35% surge in the number of older carers

Census: 35% surge in the number of older carers

1.3 million over-65s caring for disabled or older loved ones

Almost 1.3 million (1,277,693)[1] older people are devoting their retirement to caring for ill partners or their own ageing parents. Census figures show that this is a staggering increase of 35% in the last ten years.

According to figures published today (16th May 2013) by the Office for National Statistics, this army of ageing carers has rocketed by over a third in the last ten years. The number of older carers has risen more rapidly than the total number of carers – which has increased by 11 % to 6.5. million in the UK.

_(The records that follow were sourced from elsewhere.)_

--- src/design/route_report_parser.sv ---
// ----------------------------------------------------------------------------
// route_report_parser
// Parses the payload of a multicast distance-vector route report into route
// records.
// ----------------------------------------------------------------------------
// Takes one payload byte per cycle on the slave side while s_tready is high
// (s_tlast on a message's last byte) and emits one record per (origin,
// metric) pair, plus one record with tuser route_valid low when a message ends
// on a byte that is not a metric byte. Sustained rate is one byte per clock
// while m_tready is high; a byte's record passes the input register and the
// output buffer. The two-entry output buffer keeps s_tready a function of
// registers only; after m_tready drops, input flows until the buffer fills.
module route_report_parser
  import rpp_pkg::*;
(
  input  logic               clk,
  input  logic               rst,
  input  logic               s_tvalid,
  output logic               s_tready,
  input  logic [7:0]         s_tdata,   // [7:0] data_byte
  input  logic               s_tlast,   // last_byte
  output logic               m_tvalid,
  input  logic               m_tready,
  output logic [TDATA_W-1:0] m_tdata,   // [31:0] origin, [63:32] mask,
                                        // [70:64] metric, [71] zero
  output logic               m_tlast,   // group_end
  output logic [2:0]         m_tuser    // [0] route_valid, [2:1] message_status
);

  logic       room;
  logic       res_valid;
  route_rec_t res;
  route_rec_t out_rec;

  rpp_parse u_parse (
    .clk       (clk),
    .rst       (rst),
    .in_valid  (s_tvalid),
    .in_data   (s_tdata),
    .in_last   (s_tlast),
    .in_ready  (s_tready),
    .room      (room),
    .res_valid (res_valid),
    .res       (res)
  );

  rpp_out_buf u_out_buf (
    .clk       (clk),
    .rst       (rst),
    .push      (res_valid),
    .push_rec  (res),
    .room      (room),
    .out_valid (m_tvalid),
    .out_ready (m_tready),
    .out_rec   (out_rec)
  );

  // Pack the record onto the master side
  assign m_tdata = {1'b0, out_rec.metric, out_rec.mask, out_rec.origin};
  assign m_tlast = out_rec.group_end;
  assign m_tuser = {out_rec.message_status, out_rec.route_valid};

endmodule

The UK’s ageing population means that more and more over-65s are spending their planned golden years caring for the ‘older-old’ often frail parents in their 80s and 90s. Many are grandparents juggling helping out with their grandchildren as they also care for their own older parents. Others are demonstrating the reality of ‘in sickness and in health’, as they spend their retirement caring full-time for ill partners with conditions like dementia or Parkinson’s Disease.

Following figures last week showing that spending on social care services has fallen by almost £3 billion in the last three years[2], because of public spending cut-backs, Carers UK has called on the Government to support the country’s ageing carers.

Heléna Herklots Chief Executive of Carers UK said: “Our ageing population has created a new generation of older people who are devoting their retirement to caring for their parents, relatives and partners – a challenge previous generations have not faced.

Our care services are already struggling to support the millions who care for loved ones. Government must act, not just to preserve the dignity and independence of older people who need support, but also prevent their partners and children from being pushed to breaking point caring for them.”